**** Source data
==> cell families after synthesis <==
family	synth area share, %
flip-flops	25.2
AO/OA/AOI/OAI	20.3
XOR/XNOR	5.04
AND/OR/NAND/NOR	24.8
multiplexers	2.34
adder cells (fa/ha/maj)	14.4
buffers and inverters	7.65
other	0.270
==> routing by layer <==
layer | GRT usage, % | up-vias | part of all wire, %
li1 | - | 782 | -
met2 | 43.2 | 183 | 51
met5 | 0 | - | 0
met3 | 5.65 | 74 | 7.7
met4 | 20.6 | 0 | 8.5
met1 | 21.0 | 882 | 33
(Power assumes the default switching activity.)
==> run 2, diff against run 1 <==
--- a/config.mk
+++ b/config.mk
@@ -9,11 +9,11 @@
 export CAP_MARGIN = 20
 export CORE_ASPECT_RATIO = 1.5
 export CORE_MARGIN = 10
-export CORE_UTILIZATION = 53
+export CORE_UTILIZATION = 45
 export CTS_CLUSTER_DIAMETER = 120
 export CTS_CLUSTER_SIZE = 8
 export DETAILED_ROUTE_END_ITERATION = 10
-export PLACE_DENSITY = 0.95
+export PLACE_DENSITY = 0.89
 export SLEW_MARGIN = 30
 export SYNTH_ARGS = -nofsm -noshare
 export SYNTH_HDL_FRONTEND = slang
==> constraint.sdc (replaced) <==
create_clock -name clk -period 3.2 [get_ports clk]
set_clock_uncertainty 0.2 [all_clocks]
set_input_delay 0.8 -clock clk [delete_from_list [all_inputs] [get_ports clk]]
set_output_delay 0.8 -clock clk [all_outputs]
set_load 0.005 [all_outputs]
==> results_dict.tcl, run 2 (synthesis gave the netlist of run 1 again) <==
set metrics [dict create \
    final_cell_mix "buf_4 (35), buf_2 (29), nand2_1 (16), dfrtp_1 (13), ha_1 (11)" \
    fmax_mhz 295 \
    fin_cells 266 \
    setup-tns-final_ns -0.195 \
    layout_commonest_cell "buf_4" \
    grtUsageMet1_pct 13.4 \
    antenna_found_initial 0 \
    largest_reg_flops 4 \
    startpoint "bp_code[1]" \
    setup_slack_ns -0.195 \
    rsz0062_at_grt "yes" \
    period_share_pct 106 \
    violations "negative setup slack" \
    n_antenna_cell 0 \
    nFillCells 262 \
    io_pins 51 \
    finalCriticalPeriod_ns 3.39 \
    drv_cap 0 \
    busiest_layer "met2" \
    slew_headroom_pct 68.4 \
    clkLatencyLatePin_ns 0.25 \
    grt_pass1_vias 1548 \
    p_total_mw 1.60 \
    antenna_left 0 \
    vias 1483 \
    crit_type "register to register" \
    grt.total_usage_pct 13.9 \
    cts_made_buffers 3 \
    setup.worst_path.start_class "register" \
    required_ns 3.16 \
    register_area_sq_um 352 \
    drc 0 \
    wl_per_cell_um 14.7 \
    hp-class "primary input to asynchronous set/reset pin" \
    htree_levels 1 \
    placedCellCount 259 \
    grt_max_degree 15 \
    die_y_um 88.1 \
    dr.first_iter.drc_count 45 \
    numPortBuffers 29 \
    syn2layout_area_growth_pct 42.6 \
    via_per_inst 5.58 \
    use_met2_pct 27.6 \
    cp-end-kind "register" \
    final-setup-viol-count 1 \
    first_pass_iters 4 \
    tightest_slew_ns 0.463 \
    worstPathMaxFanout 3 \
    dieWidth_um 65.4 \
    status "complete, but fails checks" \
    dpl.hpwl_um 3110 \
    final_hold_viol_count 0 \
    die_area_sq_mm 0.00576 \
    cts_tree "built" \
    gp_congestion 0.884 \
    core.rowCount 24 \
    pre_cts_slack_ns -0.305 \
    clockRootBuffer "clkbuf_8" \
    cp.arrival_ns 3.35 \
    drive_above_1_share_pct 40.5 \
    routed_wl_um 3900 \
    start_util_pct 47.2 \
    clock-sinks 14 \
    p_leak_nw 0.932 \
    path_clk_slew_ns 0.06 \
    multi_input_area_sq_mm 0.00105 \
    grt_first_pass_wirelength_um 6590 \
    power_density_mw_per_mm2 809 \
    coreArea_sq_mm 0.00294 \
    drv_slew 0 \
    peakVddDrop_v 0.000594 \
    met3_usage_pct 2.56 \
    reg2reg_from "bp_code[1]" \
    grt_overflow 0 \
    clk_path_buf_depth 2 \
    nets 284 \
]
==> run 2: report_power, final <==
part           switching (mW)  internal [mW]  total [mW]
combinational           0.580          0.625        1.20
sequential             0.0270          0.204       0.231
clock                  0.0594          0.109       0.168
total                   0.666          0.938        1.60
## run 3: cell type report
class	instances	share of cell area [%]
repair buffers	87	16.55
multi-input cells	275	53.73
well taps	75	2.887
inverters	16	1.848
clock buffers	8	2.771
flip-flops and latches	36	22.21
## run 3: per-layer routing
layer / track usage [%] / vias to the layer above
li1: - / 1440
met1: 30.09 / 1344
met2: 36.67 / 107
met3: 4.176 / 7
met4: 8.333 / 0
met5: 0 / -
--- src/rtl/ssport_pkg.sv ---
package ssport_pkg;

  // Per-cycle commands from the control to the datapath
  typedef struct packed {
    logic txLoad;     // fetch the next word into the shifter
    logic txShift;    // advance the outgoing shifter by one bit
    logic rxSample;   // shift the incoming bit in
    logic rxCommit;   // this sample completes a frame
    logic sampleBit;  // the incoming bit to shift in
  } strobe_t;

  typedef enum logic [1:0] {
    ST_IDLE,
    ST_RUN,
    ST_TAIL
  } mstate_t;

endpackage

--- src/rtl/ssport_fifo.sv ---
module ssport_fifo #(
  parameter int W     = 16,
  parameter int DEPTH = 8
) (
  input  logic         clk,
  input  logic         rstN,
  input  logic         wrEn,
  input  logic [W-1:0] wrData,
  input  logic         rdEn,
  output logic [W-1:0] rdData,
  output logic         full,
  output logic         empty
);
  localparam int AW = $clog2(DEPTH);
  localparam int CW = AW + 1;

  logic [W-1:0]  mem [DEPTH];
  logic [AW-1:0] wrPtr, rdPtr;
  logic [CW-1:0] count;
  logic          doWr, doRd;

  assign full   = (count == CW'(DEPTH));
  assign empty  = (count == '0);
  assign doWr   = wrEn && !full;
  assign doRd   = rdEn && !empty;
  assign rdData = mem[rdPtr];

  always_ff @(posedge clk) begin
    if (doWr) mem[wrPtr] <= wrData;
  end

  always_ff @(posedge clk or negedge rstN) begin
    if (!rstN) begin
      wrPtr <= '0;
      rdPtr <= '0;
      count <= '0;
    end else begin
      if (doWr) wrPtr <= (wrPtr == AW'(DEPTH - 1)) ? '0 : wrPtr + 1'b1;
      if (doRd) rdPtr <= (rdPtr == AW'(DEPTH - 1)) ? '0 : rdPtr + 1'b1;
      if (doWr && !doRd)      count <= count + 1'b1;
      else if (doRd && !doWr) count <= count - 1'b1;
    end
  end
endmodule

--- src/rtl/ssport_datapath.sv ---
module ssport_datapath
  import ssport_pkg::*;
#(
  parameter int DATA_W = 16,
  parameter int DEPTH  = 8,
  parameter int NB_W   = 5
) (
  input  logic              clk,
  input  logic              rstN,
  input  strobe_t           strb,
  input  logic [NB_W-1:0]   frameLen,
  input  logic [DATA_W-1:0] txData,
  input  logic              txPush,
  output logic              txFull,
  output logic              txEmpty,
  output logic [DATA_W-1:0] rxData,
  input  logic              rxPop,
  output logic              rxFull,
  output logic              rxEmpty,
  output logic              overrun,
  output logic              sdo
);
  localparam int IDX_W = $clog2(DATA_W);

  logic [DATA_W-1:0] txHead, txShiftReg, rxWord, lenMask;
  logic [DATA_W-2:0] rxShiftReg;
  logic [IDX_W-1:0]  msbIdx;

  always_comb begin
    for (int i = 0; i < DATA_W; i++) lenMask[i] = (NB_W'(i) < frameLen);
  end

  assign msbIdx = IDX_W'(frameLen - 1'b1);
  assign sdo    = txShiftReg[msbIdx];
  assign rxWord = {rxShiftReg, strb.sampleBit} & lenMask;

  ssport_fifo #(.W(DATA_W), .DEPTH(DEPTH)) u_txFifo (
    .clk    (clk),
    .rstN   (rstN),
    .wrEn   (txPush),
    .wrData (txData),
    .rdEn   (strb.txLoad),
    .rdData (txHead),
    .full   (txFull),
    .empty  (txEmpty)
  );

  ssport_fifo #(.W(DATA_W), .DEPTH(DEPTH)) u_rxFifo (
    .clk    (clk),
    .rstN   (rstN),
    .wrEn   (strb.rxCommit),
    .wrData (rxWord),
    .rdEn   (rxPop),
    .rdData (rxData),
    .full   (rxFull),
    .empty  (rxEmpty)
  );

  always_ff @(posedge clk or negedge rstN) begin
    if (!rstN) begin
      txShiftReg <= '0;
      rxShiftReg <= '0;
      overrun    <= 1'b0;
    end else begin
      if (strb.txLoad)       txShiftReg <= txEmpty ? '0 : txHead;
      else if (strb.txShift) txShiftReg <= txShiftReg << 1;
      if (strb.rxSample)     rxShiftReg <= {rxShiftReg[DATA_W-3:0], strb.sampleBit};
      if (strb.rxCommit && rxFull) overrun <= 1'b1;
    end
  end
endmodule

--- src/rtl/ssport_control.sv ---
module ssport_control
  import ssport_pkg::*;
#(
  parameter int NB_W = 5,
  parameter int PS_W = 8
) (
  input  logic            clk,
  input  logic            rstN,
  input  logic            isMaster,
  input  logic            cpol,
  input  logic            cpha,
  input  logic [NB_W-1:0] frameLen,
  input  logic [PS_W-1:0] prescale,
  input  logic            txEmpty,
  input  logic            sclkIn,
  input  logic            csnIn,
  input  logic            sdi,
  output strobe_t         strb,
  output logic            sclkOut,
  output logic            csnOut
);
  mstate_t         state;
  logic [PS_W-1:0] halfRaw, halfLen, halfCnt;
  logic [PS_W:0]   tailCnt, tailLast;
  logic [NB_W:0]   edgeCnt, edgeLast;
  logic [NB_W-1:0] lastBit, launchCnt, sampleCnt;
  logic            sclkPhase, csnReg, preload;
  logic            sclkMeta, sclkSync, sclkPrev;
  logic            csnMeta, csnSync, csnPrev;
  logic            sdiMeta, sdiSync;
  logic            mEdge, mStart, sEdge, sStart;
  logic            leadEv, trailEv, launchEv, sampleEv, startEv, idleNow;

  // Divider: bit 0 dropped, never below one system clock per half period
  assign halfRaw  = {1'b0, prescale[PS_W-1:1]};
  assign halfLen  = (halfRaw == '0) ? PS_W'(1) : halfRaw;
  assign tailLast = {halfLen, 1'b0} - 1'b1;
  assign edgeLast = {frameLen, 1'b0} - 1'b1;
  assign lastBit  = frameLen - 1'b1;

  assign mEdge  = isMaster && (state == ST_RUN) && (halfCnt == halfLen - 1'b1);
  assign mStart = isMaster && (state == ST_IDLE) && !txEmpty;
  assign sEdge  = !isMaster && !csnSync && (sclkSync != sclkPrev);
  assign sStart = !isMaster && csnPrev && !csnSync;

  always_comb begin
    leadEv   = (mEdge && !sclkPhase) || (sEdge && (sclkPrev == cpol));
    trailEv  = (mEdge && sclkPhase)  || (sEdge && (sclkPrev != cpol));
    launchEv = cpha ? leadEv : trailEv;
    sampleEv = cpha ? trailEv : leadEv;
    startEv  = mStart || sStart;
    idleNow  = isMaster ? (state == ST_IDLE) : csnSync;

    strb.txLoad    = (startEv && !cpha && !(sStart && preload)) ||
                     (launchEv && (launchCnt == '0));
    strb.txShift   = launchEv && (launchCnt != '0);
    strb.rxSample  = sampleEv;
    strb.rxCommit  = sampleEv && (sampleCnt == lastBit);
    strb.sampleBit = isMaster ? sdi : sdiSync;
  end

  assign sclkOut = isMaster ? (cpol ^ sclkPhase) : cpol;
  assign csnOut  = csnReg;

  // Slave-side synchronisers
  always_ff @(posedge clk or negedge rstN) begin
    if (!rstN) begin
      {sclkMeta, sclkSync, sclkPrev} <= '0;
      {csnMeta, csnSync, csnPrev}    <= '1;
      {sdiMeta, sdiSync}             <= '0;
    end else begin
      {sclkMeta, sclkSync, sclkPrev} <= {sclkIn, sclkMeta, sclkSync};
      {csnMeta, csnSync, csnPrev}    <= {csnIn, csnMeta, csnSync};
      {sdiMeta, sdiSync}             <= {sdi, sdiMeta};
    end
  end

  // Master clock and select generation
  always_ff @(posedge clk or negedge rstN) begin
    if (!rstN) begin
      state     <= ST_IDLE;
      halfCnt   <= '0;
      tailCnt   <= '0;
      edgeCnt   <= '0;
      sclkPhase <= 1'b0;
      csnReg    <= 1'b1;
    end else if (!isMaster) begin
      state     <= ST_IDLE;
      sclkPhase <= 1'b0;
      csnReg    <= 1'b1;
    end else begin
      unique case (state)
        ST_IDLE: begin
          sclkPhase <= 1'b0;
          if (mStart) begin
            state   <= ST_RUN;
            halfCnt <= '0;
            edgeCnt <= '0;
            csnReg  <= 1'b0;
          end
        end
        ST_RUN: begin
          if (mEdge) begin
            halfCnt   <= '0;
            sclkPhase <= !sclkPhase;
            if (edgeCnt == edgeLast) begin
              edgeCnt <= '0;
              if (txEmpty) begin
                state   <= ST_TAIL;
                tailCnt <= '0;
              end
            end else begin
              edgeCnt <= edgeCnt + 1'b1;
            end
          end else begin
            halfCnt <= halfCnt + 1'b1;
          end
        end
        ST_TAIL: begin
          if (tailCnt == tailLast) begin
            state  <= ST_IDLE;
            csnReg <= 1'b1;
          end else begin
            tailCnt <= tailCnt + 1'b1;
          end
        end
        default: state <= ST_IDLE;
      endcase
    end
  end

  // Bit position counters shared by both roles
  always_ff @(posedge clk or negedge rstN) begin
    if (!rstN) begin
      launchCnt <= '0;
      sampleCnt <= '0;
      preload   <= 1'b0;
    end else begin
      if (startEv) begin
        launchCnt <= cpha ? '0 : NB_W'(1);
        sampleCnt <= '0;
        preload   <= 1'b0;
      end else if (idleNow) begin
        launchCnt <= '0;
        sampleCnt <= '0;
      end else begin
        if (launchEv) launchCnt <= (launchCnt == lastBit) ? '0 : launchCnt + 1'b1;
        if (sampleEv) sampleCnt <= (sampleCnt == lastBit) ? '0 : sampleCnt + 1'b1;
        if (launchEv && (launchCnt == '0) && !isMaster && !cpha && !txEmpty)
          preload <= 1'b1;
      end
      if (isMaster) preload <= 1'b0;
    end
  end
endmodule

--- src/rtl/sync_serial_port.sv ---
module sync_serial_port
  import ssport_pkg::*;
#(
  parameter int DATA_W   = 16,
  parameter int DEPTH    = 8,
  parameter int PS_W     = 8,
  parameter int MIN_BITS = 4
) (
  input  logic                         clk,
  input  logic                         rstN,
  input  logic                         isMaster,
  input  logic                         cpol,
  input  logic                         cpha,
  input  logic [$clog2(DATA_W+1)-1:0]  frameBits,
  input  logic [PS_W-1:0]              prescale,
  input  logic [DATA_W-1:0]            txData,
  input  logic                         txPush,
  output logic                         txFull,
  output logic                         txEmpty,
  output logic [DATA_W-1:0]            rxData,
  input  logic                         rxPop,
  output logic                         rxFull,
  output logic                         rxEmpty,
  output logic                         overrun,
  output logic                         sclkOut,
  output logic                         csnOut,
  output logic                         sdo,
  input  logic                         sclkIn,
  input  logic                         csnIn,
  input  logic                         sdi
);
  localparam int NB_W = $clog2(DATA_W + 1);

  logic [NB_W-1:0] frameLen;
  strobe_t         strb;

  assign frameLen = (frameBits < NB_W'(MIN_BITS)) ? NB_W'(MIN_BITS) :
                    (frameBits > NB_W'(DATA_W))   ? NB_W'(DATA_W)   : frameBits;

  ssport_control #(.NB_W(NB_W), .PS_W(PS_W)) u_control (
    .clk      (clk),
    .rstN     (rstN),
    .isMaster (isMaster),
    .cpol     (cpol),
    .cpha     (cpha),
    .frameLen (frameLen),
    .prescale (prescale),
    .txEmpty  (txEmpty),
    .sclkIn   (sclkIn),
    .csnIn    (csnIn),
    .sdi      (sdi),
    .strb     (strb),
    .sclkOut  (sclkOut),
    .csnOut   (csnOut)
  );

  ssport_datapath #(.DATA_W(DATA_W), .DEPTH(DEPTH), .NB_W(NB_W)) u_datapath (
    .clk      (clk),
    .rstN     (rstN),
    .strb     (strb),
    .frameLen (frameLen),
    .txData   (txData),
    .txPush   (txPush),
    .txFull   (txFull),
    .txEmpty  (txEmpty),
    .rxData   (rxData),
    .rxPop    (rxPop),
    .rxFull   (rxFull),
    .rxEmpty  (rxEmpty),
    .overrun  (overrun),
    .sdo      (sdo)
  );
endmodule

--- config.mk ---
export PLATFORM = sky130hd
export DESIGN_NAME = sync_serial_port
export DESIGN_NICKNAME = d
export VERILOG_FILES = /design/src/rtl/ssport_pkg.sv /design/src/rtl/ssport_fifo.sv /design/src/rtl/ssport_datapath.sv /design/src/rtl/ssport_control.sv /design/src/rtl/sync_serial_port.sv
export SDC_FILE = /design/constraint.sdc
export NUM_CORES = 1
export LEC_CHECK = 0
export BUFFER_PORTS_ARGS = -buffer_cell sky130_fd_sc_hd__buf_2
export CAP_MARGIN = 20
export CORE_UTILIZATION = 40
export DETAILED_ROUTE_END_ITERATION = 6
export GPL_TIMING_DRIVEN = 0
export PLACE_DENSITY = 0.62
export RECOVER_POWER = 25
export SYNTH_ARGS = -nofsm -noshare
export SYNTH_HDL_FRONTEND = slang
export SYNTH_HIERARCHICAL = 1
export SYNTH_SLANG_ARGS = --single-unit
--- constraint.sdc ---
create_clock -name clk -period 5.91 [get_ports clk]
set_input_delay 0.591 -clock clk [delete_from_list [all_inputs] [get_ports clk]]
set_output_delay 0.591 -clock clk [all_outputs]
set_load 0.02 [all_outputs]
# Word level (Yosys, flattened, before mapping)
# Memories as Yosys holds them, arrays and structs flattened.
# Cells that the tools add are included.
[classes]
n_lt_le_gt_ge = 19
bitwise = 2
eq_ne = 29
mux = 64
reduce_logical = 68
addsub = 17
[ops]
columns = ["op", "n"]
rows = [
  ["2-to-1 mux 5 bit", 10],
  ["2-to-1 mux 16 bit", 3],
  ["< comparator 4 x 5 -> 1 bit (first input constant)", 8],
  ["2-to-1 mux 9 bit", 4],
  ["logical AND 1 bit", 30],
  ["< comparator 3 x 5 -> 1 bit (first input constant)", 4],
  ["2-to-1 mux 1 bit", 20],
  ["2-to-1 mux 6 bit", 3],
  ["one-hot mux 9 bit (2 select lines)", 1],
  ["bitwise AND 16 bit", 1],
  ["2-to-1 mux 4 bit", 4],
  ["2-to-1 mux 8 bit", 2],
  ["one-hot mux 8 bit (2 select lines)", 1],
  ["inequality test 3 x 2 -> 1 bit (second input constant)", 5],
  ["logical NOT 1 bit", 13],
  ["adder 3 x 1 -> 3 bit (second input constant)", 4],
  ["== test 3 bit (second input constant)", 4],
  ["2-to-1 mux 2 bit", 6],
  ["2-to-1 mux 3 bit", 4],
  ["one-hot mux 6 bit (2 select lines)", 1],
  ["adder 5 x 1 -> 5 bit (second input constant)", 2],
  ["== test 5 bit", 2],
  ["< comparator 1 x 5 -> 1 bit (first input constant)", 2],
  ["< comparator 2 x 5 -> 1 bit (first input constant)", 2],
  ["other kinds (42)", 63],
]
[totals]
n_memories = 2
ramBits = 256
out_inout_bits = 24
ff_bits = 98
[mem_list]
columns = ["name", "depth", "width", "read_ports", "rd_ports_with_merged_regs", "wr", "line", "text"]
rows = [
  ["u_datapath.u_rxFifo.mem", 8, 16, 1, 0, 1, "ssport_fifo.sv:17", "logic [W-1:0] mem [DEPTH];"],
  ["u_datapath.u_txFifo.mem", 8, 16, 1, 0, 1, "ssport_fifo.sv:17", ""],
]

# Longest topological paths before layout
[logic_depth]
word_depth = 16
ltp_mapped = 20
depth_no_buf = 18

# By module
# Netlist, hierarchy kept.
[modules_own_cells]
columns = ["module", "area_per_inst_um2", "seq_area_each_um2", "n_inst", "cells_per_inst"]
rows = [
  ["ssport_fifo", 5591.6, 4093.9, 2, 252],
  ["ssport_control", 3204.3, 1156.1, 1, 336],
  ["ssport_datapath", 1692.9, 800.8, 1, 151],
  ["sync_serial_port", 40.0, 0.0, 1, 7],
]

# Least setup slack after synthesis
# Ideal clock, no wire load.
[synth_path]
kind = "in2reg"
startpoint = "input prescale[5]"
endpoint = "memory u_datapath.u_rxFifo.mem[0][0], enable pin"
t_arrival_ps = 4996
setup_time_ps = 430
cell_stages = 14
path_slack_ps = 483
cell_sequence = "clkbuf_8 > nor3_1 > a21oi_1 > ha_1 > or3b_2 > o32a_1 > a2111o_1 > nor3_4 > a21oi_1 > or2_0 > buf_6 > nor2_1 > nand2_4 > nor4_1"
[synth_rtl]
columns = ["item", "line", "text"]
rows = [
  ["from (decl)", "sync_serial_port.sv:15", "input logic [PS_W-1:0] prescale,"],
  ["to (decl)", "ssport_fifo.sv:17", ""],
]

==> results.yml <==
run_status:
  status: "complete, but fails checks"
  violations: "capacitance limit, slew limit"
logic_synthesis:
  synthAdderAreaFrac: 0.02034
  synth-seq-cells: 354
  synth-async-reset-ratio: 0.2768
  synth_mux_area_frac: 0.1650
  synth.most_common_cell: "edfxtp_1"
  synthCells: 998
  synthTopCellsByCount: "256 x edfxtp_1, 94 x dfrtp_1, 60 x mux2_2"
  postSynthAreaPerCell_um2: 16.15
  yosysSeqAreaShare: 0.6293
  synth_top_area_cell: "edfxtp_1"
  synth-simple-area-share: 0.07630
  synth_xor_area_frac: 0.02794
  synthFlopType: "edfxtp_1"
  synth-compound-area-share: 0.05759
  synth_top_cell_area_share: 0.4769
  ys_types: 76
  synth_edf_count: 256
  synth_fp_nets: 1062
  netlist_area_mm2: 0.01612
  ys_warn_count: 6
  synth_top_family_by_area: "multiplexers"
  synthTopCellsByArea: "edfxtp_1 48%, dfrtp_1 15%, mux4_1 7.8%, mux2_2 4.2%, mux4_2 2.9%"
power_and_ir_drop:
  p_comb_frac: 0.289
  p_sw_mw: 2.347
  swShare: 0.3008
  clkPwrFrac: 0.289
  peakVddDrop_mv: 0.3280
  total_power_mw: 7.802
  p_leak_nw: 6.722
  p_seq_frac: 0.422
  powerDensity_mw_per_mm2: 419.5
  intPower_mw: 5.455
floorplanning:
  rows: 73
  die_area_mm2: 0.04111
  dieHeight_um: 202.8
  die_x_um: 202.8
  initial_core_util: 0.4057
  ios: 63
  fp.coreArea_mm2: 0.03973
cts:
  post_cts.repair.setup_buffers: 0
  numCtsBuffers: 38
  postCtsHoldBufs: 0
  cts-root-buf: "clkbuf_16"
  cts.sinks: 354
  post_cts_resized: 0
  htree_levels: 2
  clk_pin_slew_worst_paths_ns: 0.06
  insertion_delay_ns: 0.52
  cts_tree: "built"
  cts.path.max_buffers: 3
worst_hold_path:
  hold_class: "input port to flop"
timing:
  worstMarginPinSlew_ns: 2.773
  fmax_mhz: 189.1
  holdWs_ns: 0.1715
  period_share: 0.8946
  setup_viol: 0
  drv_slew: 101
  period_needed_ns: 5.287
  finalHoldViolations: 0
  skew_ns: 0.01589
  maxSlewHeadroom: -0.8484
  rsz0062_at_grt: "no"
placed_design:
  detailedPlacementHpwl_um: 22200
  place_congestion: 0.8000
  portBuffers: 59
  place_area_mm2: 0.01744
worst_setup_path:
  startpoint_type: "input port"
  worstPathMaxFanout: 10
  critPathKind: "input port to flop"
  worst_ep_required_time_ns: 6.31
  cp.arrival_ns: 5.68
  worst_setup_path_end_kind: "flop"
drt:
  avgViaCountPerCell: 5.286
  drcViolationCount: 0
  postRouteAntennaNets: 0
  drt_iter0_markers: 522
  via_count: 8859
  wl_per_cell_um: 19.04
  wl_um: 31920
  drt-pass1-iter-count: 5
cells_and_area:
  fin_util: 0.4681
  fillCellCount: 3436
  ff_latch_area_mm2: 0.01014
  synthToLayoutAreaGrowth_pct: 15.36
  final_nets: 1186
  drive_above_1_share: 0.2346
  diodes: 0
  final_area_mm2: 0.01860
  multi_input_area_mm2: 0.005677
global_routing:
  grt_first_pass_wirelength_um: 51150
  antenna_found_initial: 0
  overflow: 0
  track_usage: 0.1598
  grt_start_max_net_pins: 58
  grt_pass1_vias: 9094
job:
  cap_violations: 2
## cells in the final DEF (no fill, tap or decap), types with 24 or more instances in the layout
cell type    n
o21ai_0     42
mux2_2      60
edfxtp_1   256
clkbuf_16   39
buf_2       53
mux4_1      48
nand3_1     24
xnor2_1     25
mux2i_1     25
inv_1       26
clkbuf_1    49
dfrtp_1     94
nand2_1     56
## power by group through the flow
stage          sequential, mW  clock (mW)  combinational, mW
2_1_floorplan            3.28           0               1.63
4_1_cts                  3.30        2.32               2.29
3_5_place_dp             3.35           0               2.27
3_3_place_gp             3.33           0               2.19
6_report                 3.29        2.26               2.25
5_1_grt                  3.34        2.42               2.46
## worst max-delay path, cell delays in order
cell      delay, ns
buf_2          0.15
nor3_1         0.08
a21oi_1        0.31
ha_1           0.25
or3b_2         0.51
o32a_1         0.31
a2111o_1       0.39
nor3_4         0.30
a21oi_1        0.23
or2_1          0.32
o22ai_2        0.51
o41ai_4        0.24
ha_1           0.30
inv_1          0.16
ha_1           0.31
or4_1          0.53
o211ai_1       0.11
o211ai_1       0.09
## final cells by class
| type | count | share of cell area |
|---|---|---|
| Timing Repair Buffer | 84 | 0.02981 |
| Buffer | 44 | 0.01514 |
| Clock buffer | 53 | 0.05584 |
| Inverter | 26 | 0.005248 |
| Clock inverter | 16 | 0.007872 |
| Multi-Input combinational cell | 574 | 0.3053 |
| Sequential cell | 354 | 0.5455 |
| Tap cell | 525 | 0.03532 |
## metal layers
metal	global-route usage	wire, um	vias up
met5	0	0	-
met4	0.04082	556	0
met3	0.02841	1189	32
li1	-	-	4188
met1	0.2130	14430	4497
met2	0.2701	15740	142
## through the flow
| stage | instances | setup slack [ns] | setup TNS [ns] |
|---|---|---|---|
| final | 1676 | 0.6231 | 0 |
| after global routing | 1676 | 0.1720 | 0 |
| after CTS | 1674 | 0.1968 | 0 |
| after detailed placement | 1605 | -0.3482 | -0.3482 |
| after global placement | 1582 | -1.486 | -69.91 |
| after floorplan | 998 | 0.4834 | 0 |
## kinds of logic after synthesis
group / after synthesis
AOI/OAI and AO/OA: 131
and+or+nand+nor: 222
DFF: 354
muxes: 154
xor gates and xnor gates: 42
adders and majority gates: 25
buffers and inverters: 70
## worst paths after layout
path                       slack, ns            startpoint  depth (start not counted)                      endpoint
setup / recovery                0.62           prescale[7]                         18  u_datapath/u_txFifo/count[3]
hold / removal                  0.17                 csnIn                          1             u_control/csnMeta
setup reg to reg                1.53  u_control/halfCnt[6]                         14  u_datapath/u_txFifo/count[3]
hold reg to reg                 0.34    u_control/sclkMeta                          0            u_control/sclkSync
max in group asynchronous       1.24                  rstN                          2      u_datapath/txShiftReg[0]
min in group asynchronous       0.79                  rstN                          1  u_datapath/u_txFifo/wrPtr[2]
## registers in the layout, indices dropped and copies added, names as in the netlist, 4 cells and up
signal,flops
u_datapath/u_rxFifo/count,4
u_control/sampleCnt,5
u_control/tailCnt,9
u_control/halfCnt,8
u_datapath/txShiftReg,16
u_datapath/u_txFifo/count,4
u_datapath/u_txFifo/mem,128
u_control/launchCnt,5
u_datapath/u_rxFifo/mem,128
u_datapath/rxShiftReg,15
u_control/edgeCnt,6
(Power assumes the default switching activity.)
********
What you need to do :: Looking back over the data above, restate word for word the lines that begin at the line with "-export CORE_UTILIZATION = 53" and end at the line with "set_input_delay 0.8 -clock", inclusive.

Solution to the problem ::
-export CORE_UTILIZATION = 53
+export CORE_UTILIZATION = 45
 export CTS_CLUSTER_DIAMETER = 120
 export CTS_CLUSTER_SIZE = 8
 export DETAILED_ROUTE_END_ITERATION = 10
-export PLACE_DENSITY = 0.95
+export PLACE_DENSITY = 0.89
 export SLEW_MARGIN = 30
 export SYNTH_ARGS = -nofsm -noshare
 export SYNTH_HDL_FRONTEND = slang
==> constraint.sdc (replaced) <==
create_clock -name clk -period 3.2 [get_ports clk]
set_clock_uncertainty 0.2 [all_clocks]
set_input_delay 0.8 -clock clk [delete_from_list [all_inputs] [get_ports clk]]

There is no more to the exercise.